Return, exactly and in full, the lines of the records below starting at the one with "--- a/config.mk" and ending at the one with "export CTS_CLUSTER_SIZE = 30", and no other lines.

----- Information given -----

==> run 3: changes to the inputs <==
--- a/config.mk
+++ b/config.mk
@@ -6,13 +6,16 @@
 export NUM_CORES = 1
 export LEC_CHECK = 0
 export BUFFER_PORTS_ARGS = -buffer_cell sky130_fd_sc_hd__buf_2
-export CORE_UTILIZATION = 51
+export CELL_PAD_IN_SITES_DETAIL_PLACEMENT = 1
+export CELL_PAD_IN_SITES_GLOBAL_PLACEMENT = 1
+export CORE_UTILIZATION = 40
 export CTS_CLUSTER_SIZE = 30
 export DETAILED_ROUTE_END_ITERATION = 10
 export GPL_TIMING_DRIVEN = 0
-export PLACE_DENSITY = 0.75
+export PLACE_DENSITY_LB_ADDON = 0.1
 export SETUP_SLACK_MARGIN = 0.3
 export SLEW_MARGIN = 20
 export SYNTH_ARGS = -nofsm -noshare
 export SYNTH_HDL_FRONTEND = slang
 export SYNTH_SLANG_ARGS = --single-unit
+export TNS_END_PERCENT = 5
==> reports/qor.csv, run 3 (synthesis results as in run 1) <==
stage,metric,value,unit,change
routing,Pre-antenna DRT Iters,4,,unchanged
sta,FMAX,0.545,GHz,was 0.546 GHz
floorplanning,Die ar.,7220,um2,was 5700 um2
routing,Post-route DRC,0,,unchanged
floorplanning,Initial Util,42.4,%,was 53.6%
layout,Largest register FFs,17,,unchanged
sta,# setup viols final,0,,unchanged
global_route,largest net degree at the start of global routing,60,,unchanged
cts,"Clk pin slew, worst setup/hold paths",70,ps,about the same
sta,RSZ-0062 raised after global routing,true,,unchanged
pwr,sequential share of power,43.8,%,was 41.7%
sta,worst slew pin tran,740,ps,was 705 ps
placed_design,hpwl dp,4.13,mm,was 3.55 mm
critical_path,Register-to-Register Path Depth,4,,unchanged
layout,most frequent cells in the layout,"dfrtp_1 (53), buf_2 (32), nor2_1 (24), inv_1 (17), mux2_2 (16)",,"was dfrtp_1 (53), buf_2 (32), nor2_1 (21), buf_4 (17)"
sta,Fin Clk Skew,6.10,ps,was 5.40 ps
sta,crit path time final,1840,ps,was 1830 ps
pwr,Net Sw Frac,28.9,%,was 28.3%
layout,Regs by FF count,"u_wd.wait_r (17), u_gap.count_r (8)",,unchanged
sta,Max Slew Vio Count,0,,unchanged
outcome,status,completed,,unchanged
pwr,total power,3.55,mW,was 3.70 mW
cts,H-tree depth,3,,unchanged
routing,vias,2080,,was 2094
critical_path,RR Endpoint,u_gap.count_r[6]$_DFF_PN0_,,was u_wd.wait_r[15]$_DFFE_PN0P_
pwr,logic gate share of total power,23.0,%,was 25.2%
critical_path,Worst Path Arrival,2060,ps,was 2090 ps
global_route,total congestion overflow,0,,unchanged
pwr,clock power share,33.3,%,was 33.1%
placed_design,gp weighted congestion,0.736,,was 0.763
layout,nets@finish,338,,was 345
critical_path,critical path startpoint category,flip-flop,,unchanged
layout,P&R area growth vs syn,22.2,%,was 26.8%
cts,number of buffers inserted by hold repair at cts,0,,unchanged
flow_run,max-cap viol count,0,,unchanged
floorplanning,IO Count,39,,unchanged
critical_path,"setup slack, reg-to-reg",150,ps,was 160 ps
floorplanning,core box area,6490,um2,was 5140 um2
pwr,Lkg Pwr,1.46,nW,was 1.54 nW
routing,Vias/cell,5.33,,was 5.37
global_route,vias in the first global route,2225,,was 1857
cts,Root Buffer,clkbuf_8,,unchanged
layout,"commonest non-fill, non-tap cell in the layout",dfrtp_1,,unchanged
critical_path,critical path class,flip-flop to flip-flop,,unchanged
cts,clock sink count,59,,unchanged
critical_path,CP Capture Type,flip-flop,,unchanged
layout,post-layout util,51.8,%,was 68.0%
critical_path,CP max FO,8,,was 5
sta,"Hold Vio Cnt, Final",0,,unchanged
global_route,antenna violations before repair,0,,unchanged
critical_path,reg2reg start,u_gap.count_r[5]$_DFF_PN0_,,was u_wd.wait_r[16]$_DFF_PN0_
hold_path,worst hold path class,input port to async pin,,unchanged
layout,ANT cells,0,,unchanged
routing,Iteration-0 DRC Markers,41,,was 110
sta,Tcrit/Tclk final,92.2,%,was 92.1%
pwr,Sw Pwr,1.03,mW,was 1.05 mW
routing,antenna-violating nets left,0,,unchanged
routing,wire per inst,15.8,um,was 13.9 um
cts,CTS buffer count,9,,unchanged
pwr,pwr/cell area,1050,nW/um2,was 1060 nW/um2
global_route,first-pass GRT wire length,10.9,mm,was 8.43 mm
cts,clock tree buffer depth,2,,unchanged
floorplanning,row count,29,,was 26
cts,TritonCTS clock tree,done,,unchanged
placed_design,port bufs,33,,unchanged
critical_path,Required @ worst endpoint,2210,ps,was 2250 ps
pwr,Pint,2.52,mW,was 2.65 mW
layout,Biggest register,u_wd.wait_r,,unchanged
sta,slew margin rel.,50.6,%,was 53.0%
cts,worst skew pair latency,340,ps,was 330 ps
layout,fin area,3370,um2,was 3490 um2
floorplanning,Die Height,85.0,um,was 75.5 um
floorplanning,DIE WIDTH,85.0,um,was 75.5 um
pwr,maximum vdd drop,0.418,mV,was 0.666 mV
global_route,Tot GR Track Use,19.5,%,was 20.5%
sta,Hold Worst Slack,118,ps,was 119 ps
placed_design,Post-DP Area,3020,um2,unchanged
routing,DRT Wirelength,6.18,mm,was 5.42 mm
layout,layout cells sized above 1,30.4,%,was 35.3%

-----
----- Information given -----

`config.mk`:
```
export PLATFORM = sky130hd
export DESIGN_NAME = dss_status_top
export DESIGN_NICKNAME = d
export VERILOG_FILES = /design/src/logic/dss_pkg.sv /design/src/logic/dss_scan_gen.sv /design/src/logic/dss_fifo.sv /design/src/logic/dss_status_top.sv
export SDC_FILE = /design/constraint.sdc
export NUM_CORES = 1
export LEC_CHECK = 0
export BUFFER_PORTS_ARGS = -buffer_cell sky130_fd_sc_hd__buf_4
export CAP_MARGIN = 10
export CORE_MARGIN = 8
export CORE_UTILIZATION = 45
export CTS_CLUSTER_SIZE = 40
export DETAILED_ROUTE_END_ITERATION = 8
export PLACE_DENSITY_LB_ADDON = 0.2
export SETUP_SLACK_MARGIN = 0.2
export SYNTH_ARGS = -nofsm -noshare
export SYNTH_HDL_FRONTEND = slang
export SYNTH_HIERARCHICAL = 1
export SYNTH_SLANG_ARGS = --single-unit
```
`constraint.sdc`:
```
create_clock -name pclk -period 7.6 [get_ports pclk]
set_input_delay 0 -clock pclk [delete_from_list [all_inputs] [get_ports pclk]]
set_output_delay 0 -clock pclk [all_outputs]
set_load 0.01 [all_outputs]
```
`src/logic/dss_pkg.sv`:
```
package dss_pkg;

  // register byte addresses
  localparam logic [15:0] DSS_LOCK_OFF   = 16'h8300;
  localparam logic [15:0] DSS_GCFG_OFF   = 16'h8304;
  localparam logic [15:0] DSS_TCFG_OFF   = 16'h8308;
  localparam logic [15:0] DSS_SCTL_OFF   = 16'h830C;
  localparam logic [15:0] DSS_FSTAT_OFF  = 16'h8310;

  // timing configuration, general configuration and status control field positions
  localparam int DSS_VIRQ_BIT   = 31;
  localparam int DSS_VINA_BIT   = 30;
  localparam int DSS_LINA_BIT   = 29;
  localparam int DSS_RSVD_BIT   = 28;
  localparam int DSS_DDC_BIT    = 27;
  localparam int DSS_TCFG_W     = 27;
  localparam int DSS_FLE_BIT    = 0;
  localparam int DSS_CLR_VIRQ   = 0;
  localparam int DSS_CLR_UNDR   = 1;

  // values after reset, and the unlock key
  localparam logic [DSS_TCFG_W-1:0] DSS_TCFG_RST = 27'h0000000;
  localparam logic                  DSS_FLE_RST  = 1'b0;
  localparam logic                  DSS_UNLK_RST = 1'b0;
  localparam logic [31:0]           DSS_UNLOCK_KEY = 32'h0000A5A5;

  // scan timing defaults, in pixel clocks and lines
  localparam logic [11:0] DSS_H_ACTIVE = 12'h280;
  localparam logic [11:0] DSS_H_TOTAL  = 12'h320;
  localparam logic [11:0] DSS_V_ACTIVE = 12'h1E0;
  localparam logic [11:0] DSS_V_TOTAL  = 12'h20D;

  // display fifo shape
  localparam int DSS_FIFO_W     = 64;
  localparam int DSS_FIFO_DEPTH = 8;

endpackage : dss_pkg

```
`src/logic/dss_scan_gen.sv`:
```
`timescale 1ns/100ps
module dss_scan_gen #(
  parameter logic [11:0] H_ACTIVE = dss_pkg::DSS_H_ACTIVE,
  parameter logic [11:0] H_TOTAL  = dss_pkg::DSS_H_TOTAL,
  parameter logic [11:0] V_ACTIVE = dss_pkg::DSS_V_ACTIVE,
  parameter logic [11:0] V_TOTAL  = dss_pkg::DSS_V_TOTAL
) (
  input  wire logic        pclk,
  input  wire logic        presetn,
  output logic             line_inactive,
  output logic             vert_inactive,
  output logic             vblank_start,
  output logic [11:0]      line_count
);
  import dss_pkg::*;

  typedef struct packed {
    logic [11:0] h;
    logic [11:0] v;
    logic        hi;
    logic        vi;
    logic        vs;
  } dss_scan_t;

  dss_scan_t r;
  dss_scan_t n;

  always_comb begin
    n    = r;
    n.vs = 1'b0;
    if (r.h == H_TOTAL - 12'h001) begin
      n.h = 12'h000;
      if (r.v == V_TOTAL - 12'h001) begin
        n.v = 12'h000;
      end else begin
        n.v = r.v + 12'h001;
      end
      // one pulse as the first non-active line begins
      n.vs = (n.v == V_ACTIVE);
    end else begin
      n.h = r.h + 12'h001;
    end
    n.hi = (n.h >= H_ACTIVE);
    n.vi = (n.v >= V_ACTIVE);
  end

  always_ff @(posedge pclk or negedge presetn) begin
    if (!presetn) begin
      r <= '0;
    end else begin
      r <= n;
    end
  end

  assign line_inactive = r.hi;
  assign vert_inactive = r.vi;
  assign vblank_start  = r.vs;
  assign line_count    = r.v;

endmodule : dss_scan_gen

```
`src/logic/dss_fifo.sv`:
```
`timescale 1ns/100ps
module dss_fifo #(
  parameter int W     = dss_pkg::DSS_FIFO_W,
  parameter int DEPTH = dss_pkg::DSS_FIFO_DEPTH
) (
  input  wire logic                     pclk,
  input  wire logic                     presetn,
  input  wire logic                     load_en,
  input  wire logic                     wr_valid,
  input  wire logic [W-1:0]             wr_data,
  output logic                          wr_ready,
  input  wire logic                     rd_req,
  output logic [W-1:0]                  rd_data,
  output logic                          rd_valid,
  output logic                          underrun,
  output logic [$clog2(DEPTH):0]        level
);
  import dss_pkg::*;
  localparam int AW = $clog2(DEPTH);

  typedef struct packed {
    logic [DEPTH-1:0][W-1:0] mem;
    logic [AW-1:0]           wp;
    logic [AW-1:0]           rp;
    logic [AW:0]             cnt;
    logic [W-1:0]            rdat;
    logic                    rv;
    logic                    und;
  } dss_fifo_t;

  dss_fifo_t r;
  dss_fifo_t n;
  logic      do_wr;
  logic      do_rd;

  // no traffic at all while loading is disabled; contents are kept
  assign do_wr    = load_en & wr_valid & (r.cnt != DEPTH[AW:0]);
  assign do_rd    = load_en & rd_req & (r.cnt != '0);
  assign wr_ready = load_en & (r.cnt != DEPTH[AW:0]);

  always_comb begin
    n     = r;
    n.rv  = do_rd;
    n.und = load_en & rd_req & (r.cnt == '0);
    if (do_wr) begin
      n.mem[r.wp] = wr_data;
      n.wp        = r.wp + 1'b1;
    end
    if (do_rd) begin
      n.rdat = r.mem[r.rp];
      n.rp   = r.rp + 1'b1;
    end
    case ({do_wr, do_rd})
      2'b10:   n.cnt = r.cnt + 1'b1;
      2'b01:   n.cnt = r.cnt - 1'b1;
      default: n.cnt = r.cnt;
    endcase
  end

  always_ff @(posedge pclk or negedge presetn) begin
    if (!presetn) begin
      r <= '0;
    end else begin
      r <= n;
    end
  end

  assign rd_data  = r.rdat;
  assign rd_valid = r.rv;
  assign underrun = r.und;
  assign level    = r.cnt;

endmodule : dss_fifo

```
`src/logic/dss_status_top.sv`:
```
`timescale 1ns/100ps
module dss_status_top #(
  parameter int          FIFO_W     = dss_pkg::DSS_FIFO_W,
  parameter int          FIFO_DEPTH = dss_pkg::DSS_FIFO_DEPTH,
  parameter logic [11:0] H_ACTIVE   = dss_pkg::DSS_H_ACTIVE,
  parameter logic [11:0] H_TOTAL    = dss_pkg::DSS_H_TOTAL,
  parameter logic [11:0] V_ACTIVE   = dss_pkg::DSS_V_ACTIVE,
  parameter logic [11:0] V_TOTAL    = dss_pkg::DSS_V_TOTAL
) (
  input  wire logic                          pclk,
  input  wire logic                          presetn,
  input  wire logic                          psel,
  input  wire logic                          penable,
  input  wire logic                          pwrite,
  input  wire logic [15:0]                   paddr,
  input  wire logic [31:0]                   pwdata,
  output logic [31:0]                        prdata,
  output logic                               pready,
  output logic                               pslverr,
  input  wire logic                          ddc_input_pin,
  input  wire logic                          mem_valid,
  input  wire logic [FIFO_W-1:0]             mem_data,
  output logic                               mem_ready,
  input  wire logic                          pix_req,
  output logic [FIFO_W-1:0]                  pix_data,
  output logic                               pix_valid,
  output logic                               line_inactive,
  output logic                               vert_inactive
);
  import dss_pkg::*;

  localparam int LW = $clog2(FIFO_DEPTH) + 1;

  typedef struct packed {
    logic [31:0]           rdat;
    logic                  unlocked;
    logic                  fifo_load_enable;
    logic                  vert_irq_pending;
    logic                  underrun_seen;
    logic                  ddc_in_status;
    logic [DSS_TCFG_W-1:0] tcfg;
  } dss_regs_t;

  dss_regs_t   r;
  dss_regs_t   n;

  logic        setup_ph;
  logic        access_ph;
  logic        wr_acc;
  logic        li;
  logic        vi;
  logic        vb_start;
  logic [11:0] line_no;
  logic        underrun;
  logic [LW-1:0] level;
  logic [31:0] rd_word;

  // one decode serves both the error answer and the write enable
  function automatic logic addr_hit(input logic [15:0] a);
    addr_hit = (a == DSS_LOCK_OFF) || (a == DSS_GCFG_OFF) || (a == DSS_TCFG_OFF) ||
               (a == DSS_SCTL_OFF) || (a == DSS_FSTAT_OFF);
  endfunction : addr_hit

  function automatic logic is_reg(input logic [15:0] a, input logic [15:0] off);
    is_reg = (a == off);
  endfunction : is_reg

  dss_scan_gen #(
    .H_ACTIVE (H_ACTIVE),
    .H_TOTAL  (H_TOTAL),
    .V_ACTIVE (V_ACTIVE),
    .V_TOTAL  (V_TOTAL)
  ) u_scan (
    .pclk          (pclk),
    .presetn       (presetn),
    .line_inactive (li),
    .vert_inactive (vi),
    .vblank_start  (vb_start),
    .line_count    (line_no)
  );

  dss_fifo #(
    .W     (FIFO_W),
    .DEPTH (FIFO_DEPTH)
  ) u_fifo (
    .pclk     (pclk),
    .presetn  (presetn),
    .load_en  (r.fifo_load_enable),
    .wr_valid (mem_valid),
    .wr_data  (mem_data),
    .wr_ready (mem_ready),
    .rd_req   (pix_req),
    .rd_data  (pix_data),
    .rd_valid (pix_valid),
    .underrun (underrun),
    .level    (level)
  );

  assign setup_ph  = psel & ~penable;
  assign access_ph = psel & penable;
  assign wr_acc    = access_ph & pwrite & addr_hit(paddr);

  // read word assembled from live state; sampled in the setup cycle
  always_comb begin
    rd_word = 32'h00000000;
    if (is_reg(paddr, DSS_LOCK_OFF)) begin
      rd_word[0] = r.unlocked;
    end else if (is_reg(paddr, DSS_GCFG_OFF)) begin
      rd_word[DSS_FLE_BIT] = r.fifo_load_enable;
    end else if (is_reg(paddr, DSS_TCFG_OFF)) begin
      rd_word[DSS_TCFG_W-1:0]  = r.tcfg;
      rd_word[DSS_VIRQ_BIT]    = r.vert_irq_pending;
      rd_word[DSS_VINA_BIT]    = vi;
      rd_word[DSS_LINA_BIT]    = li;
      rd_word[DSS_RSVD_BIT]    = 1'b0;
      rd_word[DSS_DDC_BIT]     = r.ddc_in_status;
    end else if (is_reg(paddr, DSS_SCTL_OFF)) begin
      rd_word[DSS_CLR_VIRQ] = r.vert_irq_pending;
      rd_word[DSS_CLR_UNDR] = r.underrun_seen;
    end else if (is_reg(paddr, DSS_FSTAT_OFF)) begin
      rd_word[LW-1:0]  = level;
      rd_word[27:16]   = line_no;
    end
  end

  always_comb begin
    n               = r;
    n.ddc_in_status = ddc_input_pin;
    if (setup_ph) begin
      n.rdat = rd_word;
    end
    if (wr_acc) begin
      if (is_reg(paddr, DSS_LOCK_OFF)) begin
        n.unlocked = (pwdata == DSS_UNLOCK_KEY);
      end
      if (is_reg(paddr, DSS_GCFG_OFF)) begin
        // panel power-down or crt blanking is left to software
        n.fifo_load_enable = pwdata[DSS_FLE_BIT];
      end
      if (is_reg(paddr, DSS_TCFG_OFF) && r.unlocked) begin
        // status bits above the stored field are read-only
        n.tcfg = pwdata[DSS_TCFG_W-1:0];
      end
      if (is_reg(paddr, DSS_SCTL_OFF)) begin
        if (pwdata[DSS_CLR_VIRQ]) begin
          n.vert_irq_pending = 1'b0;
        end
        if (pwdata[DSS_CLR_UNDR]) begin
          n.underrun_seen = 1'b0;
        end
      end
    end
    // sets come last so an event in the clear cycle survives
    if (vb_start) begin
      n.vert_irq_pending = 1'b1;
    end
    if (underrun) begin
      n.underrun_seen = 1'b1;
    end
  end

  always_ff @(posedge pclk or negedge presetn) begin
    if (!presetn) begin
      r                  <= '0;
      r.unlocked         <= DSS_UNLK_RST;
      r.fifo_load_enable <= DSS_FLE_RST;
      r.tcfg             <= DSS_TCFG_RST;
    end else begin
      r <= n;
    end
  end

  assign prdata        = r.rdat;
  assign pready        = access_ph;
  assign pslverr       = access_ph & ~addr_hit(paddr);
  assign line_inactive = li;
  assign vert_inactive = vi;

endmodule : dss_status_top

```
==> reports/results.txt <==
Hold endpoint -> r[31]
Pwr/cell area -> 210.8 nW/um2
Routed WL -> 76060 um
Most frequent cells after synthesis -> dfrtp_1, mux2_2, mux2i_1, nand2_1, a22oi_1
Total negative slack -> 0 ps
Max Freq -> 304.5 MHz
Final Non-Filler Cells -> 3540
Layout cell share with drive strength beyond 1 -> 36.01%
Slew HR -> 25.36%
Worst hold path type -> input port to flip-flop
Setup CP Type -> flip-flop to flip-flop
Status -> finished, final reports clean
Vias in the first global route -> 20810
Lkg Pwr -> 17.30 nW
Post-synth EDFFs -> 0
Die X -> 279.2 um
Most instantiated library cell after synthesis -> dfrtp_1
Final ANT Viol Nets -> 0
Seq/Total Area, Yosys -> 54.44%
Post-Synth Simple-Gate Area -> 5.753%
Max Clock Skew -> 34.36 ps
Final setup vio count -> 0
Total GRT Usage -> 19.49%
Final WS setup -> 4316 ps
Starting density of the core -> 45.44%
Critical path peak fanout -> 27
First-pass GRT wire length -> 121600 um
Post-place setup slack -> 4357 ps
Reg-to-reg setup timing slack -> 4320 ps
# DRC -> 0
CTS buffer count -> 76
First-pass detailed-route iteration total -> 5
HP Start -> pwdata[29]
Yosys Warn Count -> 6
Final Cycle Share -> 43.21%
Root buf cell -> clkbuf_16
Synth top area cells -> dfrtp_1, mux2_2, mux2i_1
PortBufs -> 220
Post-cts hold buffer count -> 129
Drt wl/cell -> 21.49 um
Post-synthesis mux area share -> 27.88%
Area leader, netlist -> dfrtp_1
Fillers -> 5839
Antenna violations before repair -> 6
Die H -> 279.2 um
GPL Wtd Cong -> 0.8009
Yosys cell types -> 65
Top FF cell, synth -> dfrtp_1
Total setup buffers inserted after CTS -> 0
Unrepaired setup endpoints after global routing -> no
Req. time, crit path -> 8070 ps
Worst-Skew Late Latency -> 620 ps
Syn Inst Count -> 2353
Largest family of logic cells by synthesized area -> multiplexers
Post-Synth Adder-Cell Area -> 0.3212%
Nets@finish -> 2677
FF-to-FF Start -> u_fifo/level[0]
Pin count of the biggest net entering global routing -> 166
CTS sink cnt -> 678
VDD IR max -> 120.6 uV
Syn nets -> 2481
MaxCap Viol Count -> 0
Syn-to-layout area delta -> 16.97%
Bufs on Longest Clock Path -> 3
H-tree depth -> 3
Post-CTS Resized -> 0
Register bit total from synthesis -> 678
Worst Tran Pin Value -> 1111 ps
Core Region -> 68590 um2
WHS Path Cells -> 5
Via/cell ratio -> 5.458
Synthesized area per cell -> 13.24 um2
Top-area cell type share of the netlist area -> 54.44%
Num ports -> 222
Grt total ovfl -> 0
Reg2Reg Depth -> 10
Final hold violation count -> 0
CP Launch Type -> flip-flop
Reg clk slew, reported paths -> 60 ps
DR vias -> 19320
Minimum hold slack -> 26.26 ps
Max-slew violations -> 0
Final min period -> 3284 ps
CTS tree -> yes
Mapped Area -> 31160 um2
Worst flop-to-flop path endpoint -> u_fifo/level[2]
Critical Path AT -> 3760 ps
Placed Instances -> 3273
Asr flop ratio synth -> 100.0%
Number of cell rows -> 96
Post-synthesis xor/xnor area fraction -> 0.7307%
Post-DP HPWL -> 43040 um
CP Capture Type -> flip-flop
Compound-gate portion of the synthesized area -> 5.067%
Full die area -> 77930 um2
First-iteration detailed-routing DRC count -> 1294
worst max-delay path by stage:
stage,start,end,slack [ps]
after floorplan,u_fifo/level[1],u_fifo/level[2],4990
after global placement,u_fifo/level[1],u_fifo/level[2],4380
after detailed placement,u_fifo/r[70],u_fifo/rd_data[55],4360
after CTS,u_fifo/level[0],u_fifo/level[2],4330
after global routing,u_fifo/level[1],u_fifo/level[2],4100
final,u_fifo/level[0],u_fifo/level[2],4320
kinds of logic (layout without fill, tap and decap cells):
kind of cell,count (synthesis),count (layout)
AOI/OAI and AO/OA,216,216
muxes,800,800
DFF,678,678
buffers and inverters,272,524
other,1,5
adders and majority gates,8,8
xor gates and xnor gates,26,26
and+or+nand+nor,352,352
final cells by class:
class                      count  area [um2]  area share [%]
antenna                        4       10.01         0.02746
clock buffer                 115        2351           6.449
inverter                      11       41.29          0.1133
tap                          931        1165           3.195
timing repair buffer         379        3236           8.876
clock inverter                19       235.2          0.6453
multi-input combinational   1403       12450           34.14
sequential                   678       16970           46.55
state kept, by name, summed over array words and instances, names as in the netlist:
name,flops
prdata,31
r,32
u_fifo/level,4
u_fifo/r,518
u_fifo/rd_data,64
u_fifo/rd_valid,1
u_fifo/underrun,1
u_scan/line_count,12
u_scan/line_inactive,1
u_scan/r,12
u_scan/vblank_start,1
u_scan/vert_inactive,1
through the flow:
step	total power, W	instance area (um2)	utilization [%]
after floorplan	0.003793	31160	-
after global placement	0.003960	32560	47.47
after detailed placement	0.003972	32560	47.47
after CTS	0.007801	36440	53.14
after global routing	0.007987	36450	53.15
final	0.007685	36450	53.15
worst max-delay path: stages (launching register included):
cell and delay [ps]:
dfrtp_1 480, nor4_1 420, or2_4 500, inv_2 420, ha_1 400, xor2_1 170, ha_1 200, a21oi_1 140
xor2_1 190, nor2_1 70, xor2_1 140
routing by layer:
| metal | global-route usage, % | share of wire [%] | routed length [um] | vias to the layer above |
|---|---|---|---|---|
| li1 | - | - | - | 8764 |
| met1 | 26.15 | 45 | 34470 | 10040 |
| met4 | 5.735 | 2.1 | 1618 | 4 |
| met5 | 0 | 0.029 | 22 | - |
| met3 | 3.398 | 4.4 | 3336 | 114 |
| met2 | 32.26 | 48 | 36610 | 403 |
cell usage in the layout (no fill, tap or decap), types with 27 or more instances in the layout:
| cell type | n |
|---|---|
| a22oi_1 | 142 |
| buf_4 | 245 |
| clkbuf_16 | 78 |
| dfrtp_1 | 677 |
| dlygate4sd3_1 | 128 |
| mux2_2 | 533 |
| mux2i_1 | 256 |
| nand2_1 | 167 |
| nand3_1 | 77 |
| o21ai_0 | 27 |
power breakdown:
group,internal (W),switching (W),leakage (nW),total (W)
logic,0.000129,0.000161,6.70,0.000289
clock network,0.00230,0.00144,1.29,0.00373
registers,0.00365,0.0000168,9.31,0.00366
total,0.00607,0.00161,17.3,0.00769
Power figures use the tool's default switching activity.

-----

| Response below |
--- a/config.mk
+++ b/config.mk
@@ -6,13 +6,16 @@
 export NUM_CORES = 1
 export LEC_CHECK = 0
 export BUFFER_PORTS_ARGS = -buffer_cell sky130_fd_sc_hd__buf_2
-export CORE_UTILIZATION = 51
+export CELL_PAD_IN_SITES_DETAIL_PLACEMENT = 1
+export CELL_PAD_IN_SITES_GLOBAL_PLACEMENT = 1
+export CORE_UTILIZATION = 40
 export CTS_CLUSTER_SIZE = 30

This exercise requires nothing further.